经脐单孔腹腔镜胆囊阑尾联合切除术16例报告

         

摘要

目的 探讨经脐单孔腹腔镜胆囊阑尾联合切除术的临床应用价值. 方法 回顾性分析我院2010年7月~2012年1月16例经脐单孔腹腔镜胆囊阑尾联合切除术的临床资料.经脐置入多孔道trocar,曲线形腹腔镜器械先切除胆囊并使用推结器丝线打结结扎胆囊动脉及胆囊管,然后行阑尾切除,4例由脐孔行拖出式阑尾切除,12例应用常规腹腔镜器械切除阑尾并使用推结器丝线打结结扎阑尾动脉及阑尾根部. 结果 16例均获成功,未放置引流.手术时间60~150 min,平均80.4 min,无并发症发生. 结论 使用专用器械行经脐单孔腹腔镜胆囊阑尾联合切除术安全、可行,但较传统腹腔镜手术操作困难,需要有一个学习曲线.%Objective To investigate the efficacy of transumbilical laparoscopic cholecystectomy (LC) and laparoscopic appendectomy (LA) with a single port and free clips. Methods The clinical data of 16 patients, who received transumbilical single-port LC plus LA in our hospital from July 2010 to January 2012, were analyzed retrospectively.
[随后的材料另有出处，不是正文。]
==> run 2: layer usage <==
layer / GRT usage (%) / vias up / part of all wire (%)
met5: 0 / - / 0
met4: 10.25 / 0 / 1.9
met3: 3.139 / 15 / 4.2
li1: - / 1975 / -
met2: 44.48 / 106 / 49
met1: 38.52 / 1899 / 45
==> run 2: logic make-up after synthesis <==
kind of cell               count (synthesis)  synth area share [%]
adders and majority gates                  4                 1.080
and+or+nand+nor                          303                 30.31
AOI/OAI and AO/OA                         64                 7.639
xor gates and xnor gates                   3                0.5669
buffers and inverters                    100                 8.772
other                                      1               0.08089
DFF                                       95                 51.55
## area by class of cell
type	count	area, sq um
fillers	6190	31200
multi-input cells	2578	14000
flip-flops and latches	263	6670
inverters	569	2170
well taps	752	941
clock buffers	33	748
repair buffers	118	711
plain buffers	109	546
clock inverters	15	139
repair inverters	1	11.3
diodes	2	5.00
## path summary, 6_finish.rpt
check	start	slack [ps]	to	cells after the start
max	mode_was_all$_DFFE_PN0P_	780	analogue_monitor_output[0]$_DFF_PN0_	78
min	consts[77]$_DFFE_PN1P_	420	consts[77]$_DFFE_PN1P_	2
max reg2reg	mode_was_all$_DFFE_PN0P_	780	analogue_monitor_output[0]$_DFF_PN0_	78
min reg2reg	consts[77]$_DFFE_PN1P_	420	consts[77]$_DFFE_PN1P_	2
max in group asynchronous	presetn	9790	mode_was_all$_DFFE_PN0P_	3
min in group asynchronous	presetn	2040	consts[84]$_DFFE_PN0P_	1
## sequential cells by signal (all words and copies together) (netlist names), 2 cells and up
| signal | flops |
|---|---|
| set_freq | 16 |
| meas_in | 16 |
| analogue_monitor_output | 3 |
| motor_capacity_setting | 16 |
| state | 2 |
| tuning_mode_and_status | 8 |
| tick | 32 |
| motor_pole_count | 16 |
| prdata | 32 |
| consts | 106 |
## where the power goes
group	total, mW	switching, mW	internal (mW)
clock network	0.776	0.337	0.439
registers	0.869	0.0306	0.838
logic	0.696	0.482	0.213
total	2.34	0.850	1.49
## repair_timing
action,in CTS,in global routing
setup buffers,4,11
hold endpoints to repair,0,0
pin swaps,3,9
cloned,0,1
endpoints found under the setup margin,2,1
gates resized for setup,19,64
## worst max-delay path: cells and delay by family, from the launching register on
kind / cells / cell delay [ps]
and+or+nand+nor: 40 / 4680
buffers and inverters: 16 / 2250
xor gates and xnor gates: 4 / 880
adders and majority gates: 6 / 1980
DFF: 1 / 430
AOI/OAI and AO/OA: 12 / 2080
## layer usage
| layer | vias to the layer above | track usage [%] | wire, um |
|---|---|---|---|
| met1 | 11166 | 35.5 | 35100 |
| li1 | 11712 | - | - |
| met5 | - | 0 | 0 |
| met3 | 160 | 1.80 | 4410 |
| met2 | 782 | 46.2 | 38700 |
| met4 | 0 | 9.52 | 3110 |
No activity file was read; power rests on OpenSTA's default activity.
==> src/design/pwm_steer_pkg.sv <==
// Constants for the PWM delay, restart and steering output stage
package pwm_steer_pkg;
  localparam logic [1:0] ADDR_DELAY_CTRL  = 2'h0;
  localparam logic [1:0] ADDR_STEER_CTRL  = 2'h1;
  localparam logic [1:0] ADDR_CCP_CTRL    = 2'h2;
  localparam logic [1:0] ADDR_STATUS      = 2'h3;
  localparam int         RESTART_BIT      = 7;
  localparam int         SYNC_BIT         = 4;
  localparam int         STEER_LSB        = 0;
  localparam int         STEER_MSB        = 3;
  localparam int         POL_LSB          = 0;
  localparam int         MODE_LSB         = 2;
  localparam int         CFG_LSB          = 6;
  localparam logic [7:0] DELAY_CTRL_RST   = 8'h00;
  localparam logic [7:0] STEER_CTRL_RST   = 8'h01;
  localparam logic [7:0] CCP_CTRL_RST     = 8'h00;
  localparam logic [7:0] STEER_WR_MASK    = 8'h1f;
  localparam logic [1:0] MODE_PWM         = 2'h3;
  localparam logic [1:0] CFG_SINGLE       = 2'h0;
  localparam int         CLK_PER_INSTR    = 4;
endpackage

==> src/design/pwm_steer_top.sv <==
// PWM output stage: active-edge delay, auto restart and four-pin steering
`timescale 1ns/1ps
module pwm_steer_top #(
  parameter int DELAY_W = 7
) (
  input  wire logic       mclk_in,
  input  wire logic       rst_n_in,
  input  wire logic       ce_in,
  input  wire logic [1:0] addr_in,
  input  wire logic [7:0] wdata_in,
  input  wire logic       wr_in,
  input  wire logic       rd_in,
  output logic      [7:0] rdata_out,
  input  wire logic       pwm_raw_in,
  input  wire logic       period_start_in,
  input  wire logic       fault_in,
  input  wire logic [3:0] port_data_in,
  output logic      [3:0] pin_out,
  output logic      [3:0] pwm_active_out
);
  ////////////////////////////////////////////////////////////////////////////
  logic [7:0]         delay_ctrl_r;
  logic [4:0]         steer_ctrl_r;
  logic [7:0]         ccp_ctrl_r;
  logic [4:0]         steer_live_r;
  logic               steer_pend_r;
  logic               shutdown_r;
  logic [1:0]         phase_r;
  logic               tick;
  logic               pwm_dly;
  logic               steer_ok;
  logic               pwm_pol;
  logic               sw_clr_sd;

  // Count field width is fixed by the register layout
  if (DELAY_W != 7)
  begin : g_width_chk
    $error("DELAY_W must match the seven-bit count field");
  end

  assign tick      = (phase_r == 2'(pwm_steer_pkg::CLK_PER_INSTR - 1));
  assign sw_clr_sd = wr_in && addr_in == pwm_steer_pkg::ADDR_STATUS && !wdata_in[0];
  assign steer_ok  = ccp_ctrl_r[pwm_steer_pkg::MODE_LSB +: 2] == pwm_steer_pkg::MODE_PWM
                  && ccp_ctrl_r[pwm_steer_pkg::CFG_LSB +: 2] == pwm_steer_pkg::CFG_SINGLE;
  // Polarity bit (bit 0) set means active-low on these pins
  assign pwm_pol   = (pwm_dly & ~shutdown_r) ^ ccp_ctrl_r[pwm_steer_pkg::POL_LSB];

  ////////////////////////////////////////////////////////////////////////////
  // Instruction-cycle phase counter
  always_ff @(posedge mclk_in or negedge rst_n_in)
  begin
    if (!rst_n_in)
      phase_r <= 2'h0;
    else if (ce_in)
      phase_r <= phase_r + 2'h1;
  end

  ////////////////////////////////////////////////////////////////////////////
  // Register writes
  always_ff @(posedge mclk_in or negedge rst_n_in)
  begin
    if (!rst_n_in)
    begin
      delay_ctrl_r <= pwm_steer_pkg::DELAY_CTRL_RST;
      steer_ctrl_r <= pwm_steer_pkg::STEER_CTRL_RST[4:0];
      ccp_ctrl_r   <= pwm_steer_pkg::CCP_CTRL_RST;
    end
    else if (ce_in && wr_in)
    begin
      unique case (addr_in)
        pwm_steer_pkg::ADDR_DELAY_CTRL: delay_ctrl_r <= wdata_in;
        pwm_steer_pkg::ADDR_STEER_CTRL: steer_ctrl_r <= wdata_in[4:0];
        pwm_steer_pkg::ADDR_CCP_CTRL:   ccp_ctrl_r   <= wdata_in;
        default:                        ;
      endcase
    end
  end

  ////////////////////////////////////////////////////////////////////////////
  // Steering update timing; a write arms the pending flag
  always_ff @(posedge mclk_in or negedge rst_n_in)
  begin
    if (!rst_n_in)
    begin
      steer_live_r <= pwm_steer_pkg::STEER_CTRL_RST[4:0];
      steer_pend_r <= 1'b0;
    end
    else if (ce_in)
    begin
      if (wr_in && addr_in == pwm_steer_pkg::ADDR_STEER_CTRL)
        steer_pend_r <= 1'b1;
      else if (steer_pend_r)
      begin
        if (steer_ctrl_r[pwm_steer_pkg::SYNC_BIT] ? period_start_in : tick)
        begin
          steer_live_r <= steer_ctrl_r;
          steer_pend_r <= 1'b0;
        end
      end
    end
  end

  ////////////////////////////////////////////////////////////////////////////
  // Shutdown status: fault sets, restart or software clears; set wins
  always_ff @(posedge mclk_in or negedge rst_n_in)
  begin
    if (!rst_n_in)
      shutdown_r <= 1'b0;
    else if (ce_in)
    begin
      if (fault_in)
        shutdown_r <= 1'b1;
      else if (delay_ctrl_r[pwm_steer_pkg::RESTART_BIT] && period_start_in)
        shutdown_r <= 1'b0;
      else if (sw_clr_sd)
        shutdown_r <= 1'b0;
    end
  end

  ////////////////////////////////////////////////////////////////////////////
  pwm_edge_delay #(
    .CNT_W    (DELAY_W)
  ) u_delay (
    .mclk_in  (mclk_in),
    .rst_n_in (rst_n_in),
    .ce_in    (ce_in),
    .tick_in  (tick),
    .delay_in (delay_ctrl_r[DELAY_W-1:0]),
    .pwm_in   (pwm_raw_in),
    .pwm_out  (pwm_dly)
  );

  ////////////////////////////////////////////////////////////////////////////
  // Per-pin output mux
  for (genvar i = 0; i < 4; i++)
  begin : g_pin
    always_ff @(posedge mclk_in or negedge rst_n_in)
    begin
      if (!rst_n_in)
      begin
        pin_out[i]        <= 1'b0;
        pwm_active_out[i] <= 1'b0;
      end
      else if (ce_in)
      begin
        if (steer_ok && steer_live_r[pwm_steer_pkg::STEER_LSB + i])
        begin
          pin_out[i]        <= pwm_pol;
          pwm_active_out[i] <= 1'b1;
        end
        else
        begin
          pin_out[i]        <= port_data_in[i];
          pwm_active_out[i] <= 1'b0;
        end
      end
    end
  end

  ////////////////////////////////////////////////////////////////////////////
  // Read data, one cycle after the strobe
  always_ff @(posedge mclk_in or negedge rst_n_in)
  begin
    if (!rst_n_in)
      rdata_out <= 8'h00;
    else if (ce_in)
    begin
      if (rd_in)
      begin
        unique case (addr_in)
          pwm_steer_pkg::ADDR_DELAY_CTRL: rdata_out <= delay_ctrl_r;
          pwm_steer_pkg::ADDR_STEER_CTRL: rdata_out <= {3'h0, steer_ctrl_r};
          pwm_steer_pkg::ADDR_CCP_CTRL:   rdata_out <= ccp_ctrl_r;
          default:                        rdata_out <= {7'h00, shutdown_r};
        endcase
      end
      else
        rdata_out <= 8'h00;
    end
  end
endmodule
A multi-channel trocar was inserted through the umbilicus, and then cholecystectomy were performed with curved laparoscopic instruments. After the cystic artery and duct were ligated with a knot pusher, LA was carried out. The appendix was pulled out through the umbilicus in 4 patients, and in the other 12 patients, appendectomy was made with conventional laparoscopic instruments, and the appendix artery and stump were ligated with a knot pusher. Results The procedure was completed in all the 16 patients without placing drainage tube. The operation time ranged from 60 to 150 minutes with a mean of 80. 4 min. No patient had complications. Conclusions Transumbilical single-port LC and LA are feasible and safe, but more difficult than conventional laparoscopic procedure. A learning curve is expected.